Scenario 1: Low load testing Number of concurrent users: 10
Request frequency: 1 time/second/user
Duration: 5 minutes
Purpose: To verify basic performance and stability. Scenario 2: Medium load testing Number of concurrent users: 50 Request frequency: 2 times/second/user Duration: 10 minutes Purpose: To evaluate performance under normal usage scenarios.
Scenario 3: High load testing Number of concurrent users: 200 Request frequency: 5 times/second/user Duration: 15 minutes Purpose: To test the limit capacity and stability.
Response time: average, P95 (response time for 95% of requests), maximum. Throughput: Requests per second (RPS). Error rate: The percentage of failed requests. System resources: CPU usage , memory usage, network bandwidth.
4. Implementing stress testing in Apifox
Open APIfox and click "New Project". Add API in "Interface Management": Enter the URL: http://localhost:8000/v1/completions. Set the request method to POST. Enter the sample request body (JSON as above) in "Body". Save and test a single request to ensure that the response is normal.
2. Set up the stress testing script
Go to the "Automated Test" module and click "New Test". Configuration test steps: Step 1: Call the API Select the API you just added. Set variables (such as prompt) to dynamic values, read randomly from a prepared JSON file. Step 2: Verify the response Check that the status code is 200. Check that the status field in the response is success. Save the script.
3. Configure stress testing parameters
Click the "Stress Test" tab and set the scenario parameters: Scenario 1: 10 concurrent requests, 1 time per second, for 300 seconds. Scenario 2: 50 concurrent requests, 2 requests per second, and a duration of 600 seconds. Scenario 3: 200 concurrent requests, 5 requests per second, and a duration of 900 seconds. Select Dynamic Value: Import the JSON file and make prompt and max_tokens vary randomly.

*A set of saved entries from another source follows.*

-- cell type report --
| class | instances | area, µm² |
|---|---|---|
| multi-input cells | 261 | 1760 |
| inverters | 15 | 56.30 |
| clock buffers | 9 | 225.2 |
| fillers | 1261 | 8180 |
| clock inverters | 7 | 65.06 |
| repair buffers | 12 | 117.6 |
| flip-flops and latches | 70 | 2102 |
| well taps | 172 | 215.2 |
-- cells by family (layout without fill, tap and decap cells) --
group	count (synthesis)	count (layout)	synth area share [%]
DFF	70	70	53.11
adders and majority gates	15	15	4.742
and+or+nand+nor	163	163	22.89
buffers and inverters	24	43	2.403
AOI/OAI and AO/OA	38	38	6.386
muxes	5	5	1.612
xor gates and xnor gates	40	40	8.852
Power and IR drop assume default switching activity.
**run.sh**
```bash
#!/bin/bash
# OpenROAD 26Q1-2900-gdf79404cd8, Yosys 0.63+post, stock flow scripts
make -C /OpenROAD-flow-scripts/flow DESIGN_CONFIG=/design/flow/config.mk WORK_HOME=/design/flow/orfs finish
```
**config.mk**
```make
export PLATFORM = sky130hd
export DESIGN_NAME = TX_optimized
export DESIGN_NICKNAME = TX_optimized
export VERILOG_FILES = /design/flow/design.v
export SDC_FILE = /design/flow/constraint.sdc
export NUM_CORES = 4
export LEC_CHECK = 1
export CORE_UTILIZATION = 40
```
**constraint.sdc**
```tcl
current_design TX_optimized

set clk_period 33.6
set clk_io_pct 0.2

create_clock -name clk0 -period $clk_period [get_ports {clk}]

set non_clock_inputs [all_inputs -no_clocks]
set_input_delay [expr $clk_period * $clk_io_pct] -clock clk0 $non_clock_inputs
set_output_delay [expr $clk_period * $clk_io_pct] -clock clk0 [all_outputs]
```
**design.v**
```verilog
module TX_optimized (input clk, rst, par_typ, par_en, data_valid, prescale,
    input [7:0] p_data, 
    output reg tx_out, busy);
integer i;
reg [7:0] data_container;
reg [1:0] cs, ns;
wire clk_in;
reg flare;
localparam IDLE = 2'b00, T_PARE = 2'b01, T_PARO = 2'b10, T_NPAR = 2'b11;
OVS ovs (.clk(clk), .prescale(prescale), .clk_out(clk_in));
always @ (posedge clk_in) begin
    if (rst == 1'b0) cs <= IDLE;
    else cs <= ns;
    if (flare) i <= i + 1;
    else i <= 0;
end
always @ (*) begin
    case (cs)
        IDLE: begin
            tx_out = 1'b0;
            busy = 1'b0;
            flare = 0;
            if (data_valid == 1'b1) begin
                data_container = p_data;
                case ({par_en , par_typ})
                    2'b10: ns = T_PARE;
                    2'b11: ns = T_PARO;  
                    default: ns = T_NPAR;
                endcase
            end
            else begin
                ns = IDLE;
            end            
        end
        T_PARE: begin
            flare = 1;
            busy = 1'b1;
            if (i == 0) begin
                tx_out = 1'b0;
                ns = T_PARE;
            end
            else if (i > 0 && i < 9) begin
                tx_out = data_container [i - 1];
                ns = T_PARE;
            end
            else if (i == 9) begin
                tx_out = ^data_container;
                ns = T_PARE;
            end
            else begin
                tx_out = 1'b1;
                ns = IDLE;
            end            
        end
        T_PARO: begin
            busy = 1'b1;
            flare = 1;
            if (i == 0) begin
                tx_out = 1'b0;
                ns = T_PARO;
            end
            else if (i > 0 && i < 9) begin
                tx_out = data_container [i - 1];
                ns = T_PARO;
            end
            else if (i == 9) begin
                tx_out = ~(^data_container);
                ns = T_PARO;
            end
            else begin
                tx_out = 1'b1;
                ns = IDLE;
            end
        end
        T_NPAR: begin
            busy = 1'b1;
            flare = 1;
            if (i == 0) begin
                tx_out = 1'b0;
                ns = T_NPAR;
            end
            else if (i > 0 && i < 9) begin
                tx_out = data_container [i - 1];
                ns = T_NPAR;
            end
            else begin
                tx_out = 1'b1;
                ns = IDLE;
            end
        end
    endcase
end
endmodule
module OVS (input clk, prescale, output reg clk_out);
integer i;
reg flare;
always @ (*) begin
    if (prescale) begin
        flare = 1;
        if (i%4 && i < 4) begin
            clk_out = 1'b1;
        end
        else if (i%7) begin
            clk_out = 1'b0;
            if (i == 6) begin
                flare = 0;
            end
            else begin
                flare = 1;
            end
        end
        else begin
            flare = 0;
            clk_out = clk;
        end
    end
    else begin
        flare = 0;
        clk_out = clk;
    end
end
always @ (posedge clk) begin
    if (flare) begin
        i = i + 1;
    end
    else begin
        i = 1;
    end
end
endmodule
```
==> summary.rpt <==
PLACED DESIGN
-------------------------------------------------------------------------------------------------
Number of I/O port buffers .........................................................           15
Pre-CTS WS .........................................................................     9.334 ns
Area post-placement ................................................................     8869 µm²
Weighted congestion reported at the end of routability-driven placement ............       0.8809
DPL Wire Length ....................................................................     15.24 mm
Number of placed cells counting well taps ..........................................         1342

LOGIC SYNTHESIS
-------------------------------------------------------------------------------------------------
Synth async-reset ratio ............................................................           0%
Number of synthesized flops with an enable pin .....................................            0
Chip area line of the yosys report .................................................     8782 µm²
Most used flip-flop cell ...........................................................      dfxtp_1
Main area contributors ............................................................. dfxtp_1, xor2_1, xnor2_1, nor2_1, nand2_1
Portion of synthesized cell area occupied by the leading cell type .................       15.50%
Instance tally after logic synthesis ...............................................         1108
Post-synthesis instance area .......................................................     8782 µm²
Number of flip-flops and latches in the synthesized netlist ........................           76
Post-synthesis cell count from yosys ...............................................         1108
Count of yosys warnings during synthesis ...........................................            2
Number of distinct library cell variants in the gate-level netlist after synthesis .          114
Mean post-synth cell area ..........................................................    7.926 µm²
Leading area contributor after synthesis ...........................................      dfxtp_1

CTS
-------------------------------------------------------------------------------------------------
Quantity of hold-fixing buffers added after cts ....................................          274
Post-CTS resize count ..............................................................            0
Number of buffers inserted by post-CTS setup repair ................................            0

OUTCOME
-------------------------------------------------------------------------------------------------
Stop stage .........................................................................      4_1_cts
Tool error ......................................................................... [ERROR RSZ-0060] Max buffer count reached.
Outcome ............................................................................ stopped before the end

FINAL TIMING
-------------------------------------------------------------------------------------------------
Count of endpoints without a timing constraint .....................................            8
Number of register pins that no clock reaches ......................................            8

DIE
-------------------------------------------------------------------------------------------------
Vertical die size ..................................................................     150.2 µm
Overall die width ..................................................................     150.2 µm
Num rows ...........................................................................           53
Init Core Util .....................................................................       41.26%
I/O Pins ...........................................................................           16

## cell families after synthesis
logic type	count (synthesis)	share of synthesized area, %
flip-flops	68	15.50
buffers and inverters	84	6.297
adder cells (fa/ha/maj)	12	1.681
latches	8	1.368
AND-OR/OR-AND	369	34.02
XOR/XNOR	132	13.46
AND/OR/NAND/NOR	419	25.45
multiplexers	16	2.222
## Yosys cell counts (20+ instances only)
cell type,number
nand4_1,23
dfxtp_1,68
a21oi_1,35
nand3_1,57
nand2_1,80
and3_1,25
buf_4,20
a211oi_1,21
nor4_1,22
nor2_1,95
o21ai_0,41
xor2_1,70
xnor2_1,60
a21oi_2,31
o211ai_1,20
nor3_1,32
--- ./run.sh ---
#!/bin/bash
# OpenROAD 26Q1-2900-gdf79404cd8, Yosys 0.63+post, stock flow scripts
make -C /OpenROAD-flow-scripts/flow DESIGN_CONFIG=/design/flow/config.mk WORK_HOME=/design/flow/orfs finish
--- ./config.mk ---
export PLATFORM = sky130hd
export DESIGN_NAME = RX_optimized
export DESIGN_NICKNAME = RX_optimized
export VERILOG_FILES = /design/flow/design.v
export SDC_FILE = /design/flow/constraint.sdc
export NUM_CORES = 4
export LEC_CHECK = 1
export CORE_UTILIZATION = 40
--- ./constraint.sdc ---
current_design RX_optimized

set clk_period 5.2
set clk_io_pct 0.2

create_clock -name clk0 -period $clk_period [get_ports {clk}]

set non_clock_inputs [all_inputs -no_clocks]
set_input_delay [expr $clk_period * $clk_io_pct] -clock clk0 $non_clock_inputs
set_output_delay [expr $clk_period * $clk_io_pct] -clock clk0 [all_outputs]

Set the stop condition: The error rate exceeds 10%. The average response time is over 5 seconds.
Click "Start stress testing" and Apifox will simulate concurrent requests.
At the same time, open the system monitoring tool to record resource usage.
After each scenario, save the results report.
V. Results Analysis
Export reports from Apifox, including:
Response time distribution (mean, P95, maximum).
Throughput (RPS).
Error rate.
Combined with system monitoring data, record the CPU and memory peak values.
2. Analysis Example
Scenario 1:
Average response time: 0.5 seconds
Throughput: 10 RPS
CPU: 20%
Conclusion: Good performance under light load.
Scenario 2:
Average response time: 1.2 seconds
Throughput: 100 RPS
CPU: 60%
Conclusion: Acceptable for medium loads.
Scenario 3:
Average response time: 4.8 seconds
Throughput: 800 RPS
CPU: 95%, memory overflow
Conclusion: 200 concurrent connections is overloaded and needs to be optimized.
If the response time is too long, check:
Model inference speed: Is GPU acceleration required?
Server resources: Is there insufficient CPU/memory?
Network latency: This should not be a problem in local deployment, but it needs to be confirmed.